#### Exercise directions
Only one stretch of the records below is wanted: the lines from the one holding "w_carry_nxt = w_sum[WIDTH];" through the one holding "r_carry <= w_carry_nxt;". Return it exactly, both ends included.

------ Supplied material ------

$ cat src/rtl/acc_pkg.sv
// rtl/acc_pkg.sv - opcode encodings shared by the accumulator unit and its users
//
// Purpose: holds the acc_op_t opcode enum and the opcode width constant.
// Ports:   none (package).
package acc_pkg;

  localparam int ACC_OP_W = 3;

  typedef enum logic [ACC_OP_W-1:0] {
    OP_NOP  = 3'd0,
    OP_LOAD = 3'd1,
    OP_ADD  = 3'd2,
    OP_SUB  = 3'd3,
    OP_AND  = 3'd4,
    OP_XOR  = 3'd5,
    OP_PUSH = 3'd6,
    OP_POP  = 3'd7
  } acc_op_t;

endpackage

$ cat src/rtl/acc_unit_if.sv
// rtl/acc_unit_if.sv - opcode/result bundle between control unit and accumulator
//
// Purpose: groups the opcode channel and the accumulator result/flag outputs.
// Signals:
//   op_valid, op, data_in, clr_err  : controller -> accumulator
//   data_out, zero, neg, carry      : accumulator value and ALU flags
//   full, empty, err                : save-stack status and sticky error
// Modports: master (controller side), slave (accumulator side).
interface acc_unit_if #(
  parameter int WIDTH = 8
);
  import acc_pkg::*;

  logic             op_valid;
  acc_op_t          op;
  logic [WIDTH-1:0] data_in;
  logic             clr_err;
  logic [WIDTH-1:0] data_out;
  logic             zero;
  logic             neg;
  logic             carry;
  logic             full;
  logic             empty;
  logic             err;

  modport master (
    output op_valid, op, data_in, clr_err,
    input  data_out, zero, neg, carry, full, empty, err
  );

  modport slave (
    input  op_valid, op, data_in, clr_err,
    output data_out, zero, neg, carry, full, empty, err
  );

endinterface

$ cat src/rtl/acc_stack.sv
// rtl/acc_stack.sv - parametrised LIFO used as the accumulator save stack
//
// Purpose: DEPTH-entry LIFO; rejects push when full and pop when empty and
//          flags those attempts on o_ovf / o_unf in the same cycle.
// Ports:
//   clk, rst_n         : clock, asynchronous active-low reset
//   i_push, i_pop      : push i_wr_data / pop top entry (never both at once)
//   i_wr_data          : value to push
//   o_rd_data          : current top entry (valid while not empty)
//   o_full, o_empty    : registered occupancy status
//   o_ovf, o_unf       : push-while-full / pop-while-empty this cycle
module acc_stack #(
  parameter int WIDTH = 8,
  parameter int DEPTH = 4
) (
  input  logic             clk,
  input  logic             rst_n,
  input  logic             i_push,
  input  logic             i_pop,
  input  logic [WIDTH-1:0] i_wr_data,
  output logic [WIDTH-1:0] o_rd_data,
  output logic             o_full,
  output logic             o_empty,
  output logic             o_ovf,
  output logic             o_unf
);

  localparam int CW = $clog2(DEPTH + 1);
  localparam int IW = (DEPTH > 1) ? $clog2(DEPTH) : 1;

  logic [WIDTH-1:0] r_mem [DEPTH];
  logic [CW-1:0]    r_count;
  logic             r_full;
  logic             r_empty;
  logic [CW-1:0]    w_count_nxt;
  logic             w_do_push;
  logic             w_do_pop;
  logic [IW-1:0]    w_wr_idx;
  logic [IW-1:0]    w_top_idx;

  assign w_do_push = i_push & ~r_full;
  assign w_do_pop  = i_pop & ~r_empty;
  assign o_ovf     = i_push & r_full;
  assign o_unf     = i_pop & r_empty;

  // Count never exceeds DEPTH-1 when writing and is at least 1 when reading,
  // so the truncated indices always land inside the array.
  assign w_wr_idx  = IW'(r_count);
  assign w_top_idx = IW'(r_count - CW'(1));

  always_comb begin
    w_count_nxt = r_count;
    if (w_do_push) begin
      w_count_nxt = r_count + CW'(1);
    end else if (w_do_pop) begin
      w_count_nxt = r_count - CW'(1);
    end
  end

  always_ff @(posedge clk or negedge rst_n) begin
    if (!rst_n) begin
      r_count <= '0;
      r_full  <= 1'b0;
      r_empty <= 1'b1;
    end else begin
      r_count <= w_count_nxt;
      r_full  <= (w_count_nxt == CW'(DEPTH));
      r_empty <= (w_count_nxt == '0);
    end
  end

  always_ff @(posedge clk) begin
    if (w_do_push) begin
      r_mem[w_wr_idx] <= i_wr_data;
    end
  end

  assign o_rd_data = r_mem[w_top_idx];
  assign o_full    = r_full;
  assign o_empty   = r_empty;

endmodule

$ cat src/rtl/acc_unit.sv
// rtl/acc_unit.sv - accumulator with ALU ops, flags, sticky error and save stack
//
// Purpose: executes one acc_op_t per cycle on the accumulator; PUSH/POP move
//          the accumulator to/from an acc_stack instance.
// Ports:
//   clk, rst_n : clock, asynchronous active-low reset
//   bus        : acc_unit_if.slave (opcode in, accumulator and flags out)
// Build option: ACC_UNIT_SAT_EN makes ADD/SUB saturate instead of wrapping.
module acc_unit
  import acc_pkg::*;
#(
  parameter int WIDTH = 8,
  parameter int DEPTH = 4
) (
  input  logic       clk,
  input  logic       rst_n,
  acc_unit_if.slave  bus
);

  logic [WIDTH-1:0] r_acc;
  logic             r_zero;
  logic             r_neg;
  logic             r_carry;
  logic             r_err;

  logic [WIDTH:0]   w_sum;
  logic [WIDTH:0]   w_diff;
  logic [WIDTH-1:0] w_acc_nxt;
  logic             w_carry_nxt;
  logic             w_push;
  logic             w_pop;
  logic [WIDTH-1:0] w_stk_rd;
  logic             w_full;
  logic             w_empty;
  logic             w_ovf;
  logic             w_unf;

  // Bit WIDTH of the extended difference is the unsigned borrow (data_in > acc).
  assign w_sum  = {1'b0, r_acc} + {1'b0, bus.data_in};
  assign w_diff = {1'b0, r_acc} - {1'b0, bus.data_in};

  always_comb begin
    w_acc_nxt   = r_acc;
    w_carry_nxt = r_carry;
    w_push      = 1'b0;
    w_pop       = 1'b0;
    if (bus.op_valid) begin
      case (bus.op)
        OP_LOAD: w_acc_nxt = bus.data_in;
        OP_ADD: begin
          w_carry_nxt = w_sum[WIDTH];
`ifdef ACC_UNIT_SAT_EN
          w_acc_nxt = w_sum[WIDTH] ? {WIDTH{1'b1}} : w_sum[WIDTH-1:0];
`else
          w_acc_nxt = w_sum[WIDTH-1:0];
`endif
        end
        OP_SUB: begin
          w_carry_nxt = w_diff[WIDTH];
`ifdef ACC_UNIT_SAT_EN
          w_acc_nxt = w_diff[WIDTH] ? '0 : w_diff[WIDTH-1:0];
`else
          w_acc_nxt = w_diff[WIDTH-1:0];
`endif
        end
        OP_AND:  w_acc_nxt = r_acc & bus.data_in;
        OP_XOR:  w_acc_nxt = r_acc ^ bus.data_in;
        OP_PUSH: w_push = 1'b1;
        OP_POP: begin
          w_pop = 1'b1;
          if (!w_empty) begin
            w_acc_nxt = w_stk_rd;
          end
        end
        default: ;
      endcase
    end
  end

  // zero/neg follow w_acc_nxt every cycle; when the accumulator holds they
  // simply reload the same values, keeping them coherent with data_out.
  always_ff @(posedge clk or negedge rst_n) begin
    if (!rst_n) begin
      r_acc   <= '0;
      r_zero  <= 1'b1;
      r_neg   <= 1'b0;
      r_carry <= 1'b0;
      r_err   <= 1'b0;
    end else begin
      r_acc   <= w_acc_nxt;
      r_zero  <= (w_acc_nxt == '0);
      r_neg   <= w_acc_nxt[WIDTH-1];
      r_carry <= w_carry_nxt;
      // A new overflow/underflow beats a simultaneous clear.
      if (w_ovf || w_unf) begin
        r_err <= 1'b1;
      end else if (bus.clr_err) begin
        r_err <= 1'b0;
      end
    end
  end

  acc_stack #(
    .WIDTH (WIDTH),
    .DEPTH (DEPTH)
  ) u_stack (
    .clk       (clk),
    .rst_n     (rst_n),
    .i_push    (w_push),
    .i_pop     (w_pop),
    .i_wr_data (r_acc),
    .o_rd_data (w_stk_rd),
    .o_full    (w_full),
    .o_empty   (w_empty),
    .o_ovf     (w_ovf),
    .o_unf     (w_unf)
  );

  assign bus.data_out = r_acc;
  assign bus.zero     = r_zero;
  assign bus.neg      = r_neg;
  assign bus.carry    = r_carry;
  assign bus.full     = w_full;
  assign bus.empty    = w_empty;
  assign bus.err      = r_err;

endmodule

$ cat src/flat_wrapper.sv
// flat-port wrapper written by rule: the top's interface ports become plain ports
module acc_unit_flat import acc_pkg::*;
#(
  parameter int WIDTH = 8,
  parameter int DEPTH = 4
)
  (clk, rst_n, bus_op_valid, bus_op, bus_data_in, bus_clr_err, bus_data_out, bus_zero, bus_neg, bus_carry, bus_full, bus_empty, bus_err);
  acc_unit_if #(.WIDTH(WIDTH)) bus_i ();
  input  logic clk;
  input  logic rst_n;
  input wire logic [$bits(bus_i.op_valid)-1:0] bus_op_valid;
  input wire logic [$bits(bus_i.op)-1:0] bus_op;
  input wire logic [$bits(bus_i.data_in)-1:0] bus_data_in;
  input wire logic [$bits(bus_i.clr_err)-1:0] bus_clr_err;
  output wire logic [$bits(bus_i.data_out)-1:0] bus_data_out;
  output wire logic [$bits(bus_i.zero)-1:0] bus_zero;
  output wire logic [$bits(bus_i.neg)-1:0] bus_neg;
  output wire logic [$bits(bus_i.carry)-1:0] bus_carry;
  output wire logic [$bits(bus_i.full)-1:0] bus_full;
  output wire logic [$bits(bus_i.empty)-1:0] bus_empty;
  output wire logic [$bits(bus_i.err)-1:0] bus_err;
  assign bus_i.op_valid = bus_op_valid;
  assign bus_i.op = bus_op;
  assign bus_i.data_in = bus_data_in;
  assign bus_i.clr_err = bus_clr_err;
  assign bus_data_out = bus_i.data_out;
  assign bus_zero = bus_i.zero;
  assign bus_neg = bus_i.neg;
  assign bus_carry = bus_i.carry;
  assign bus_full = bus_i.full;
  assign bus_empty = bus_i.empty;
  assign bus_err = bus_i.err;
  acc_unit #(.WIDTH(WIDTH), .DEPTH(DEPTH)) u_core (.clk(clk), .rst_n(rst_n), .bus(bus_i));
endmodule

------
------ Supplied material ------

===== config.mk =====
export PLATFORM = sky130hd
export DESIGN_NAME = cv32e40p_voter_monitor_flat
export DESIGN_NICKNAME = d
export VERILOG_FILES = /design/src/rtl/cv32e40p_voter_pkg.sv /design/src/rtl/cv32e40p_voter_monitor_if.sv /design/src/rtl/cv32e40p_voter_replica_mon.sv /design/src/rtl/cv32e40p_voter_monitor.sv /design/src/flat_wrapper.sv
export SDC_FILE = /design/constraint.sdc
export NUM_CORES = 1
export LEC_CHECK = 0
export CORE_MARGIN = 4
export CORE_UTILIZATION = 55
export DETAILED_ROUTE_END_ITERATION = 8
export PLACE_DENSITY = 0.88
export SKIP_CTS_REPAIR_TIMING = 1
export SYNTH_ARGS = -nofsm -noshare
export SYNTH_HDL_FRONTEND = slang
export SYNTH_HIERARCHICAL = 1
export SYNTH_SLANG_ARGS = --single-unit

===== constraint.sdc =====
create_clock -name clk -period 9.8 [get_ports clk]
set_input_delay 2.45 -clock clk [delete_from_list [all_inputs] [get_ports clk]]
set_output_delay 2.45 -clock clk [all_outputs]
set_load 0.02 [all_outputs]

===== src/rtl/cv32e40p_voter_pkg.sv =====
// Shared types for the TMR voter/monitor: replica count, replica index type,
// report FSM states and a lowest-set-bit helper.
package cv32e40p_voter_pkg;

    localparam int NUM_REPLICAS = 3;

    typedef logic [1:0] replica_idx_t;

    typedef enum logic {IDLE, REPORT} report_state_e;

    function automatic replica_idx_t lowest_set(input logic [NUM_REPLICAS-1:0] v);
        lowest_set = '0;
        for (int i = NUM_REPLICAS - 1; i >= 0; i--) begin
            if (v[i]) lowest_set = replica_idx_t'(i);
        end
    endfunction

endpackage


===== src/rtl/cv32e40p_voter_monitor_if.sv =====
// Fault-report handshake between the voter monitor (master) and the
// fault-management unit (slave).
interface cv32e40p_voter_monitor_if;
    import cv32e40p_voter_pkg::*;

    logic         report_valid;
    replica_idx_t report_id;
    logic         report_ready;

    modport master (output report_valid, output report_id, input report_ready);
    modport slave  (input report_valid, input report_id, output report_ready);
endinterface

------

#### Result
          w_carry_nxt = w_sum[WIDTH];
`ifdef ACC_UNIT_SAT_EN
          w_acc_nxt = w_sum[WIDTH] ? {WIDTH{1'b1}} : w_sum[WIDTH-1:0];
`else
          w_acc_nxt = w_sum[WIDTH-1:0];
`endif
        end
        OP_SUB: begin
          w_carry_nxt = w_diff[WIDTH];
`ifdef ACC_UNIT_SAT_EN
          w_acc_nxt = w_diff[WIDTH] ? '0 : w_diff[WIDTH-1:0];
`else
          w_acc_nxt = w_diff[WIDTH-1:0];
`endif
        end
        OP_AND:  w_acc_nxt = r_acc & bus.data_in;
        OP_XOR:  w_acc_nxt = r_acc ^ bus.data_in;
        OP_PUSH: w_push = 1'b1;
        OP_POP: begin
          w_pop = 1'b1;
          if (!w_empty) begin
            w_acc_nxt = w_stk_rd;
          end
        end
        default: ;
      endcase
    end
  end

  // zero/neg follow w_acc_nxt every cycle; when the accumulator holds they
  // simply reload the same values, keeping them coherent with data_out.
  always_ff @(posedge clk or negedge rst_n) begin
    if (!rst_n) begin
      r_acc   <= '0;
      r_zero  <= 1'b1;
      r_neg   <= 1'b0;
      r_carry <= 1'b0;
      r_err   <= 1'b0;
    end else begin
      r_acc   <= w_acc_nxt;
      r_zero  <= (w_acc_nxt == '0);
      r_neg   <= w_acc_nxt[WIDTH-1];
      r_carry <= w_carry_nxt;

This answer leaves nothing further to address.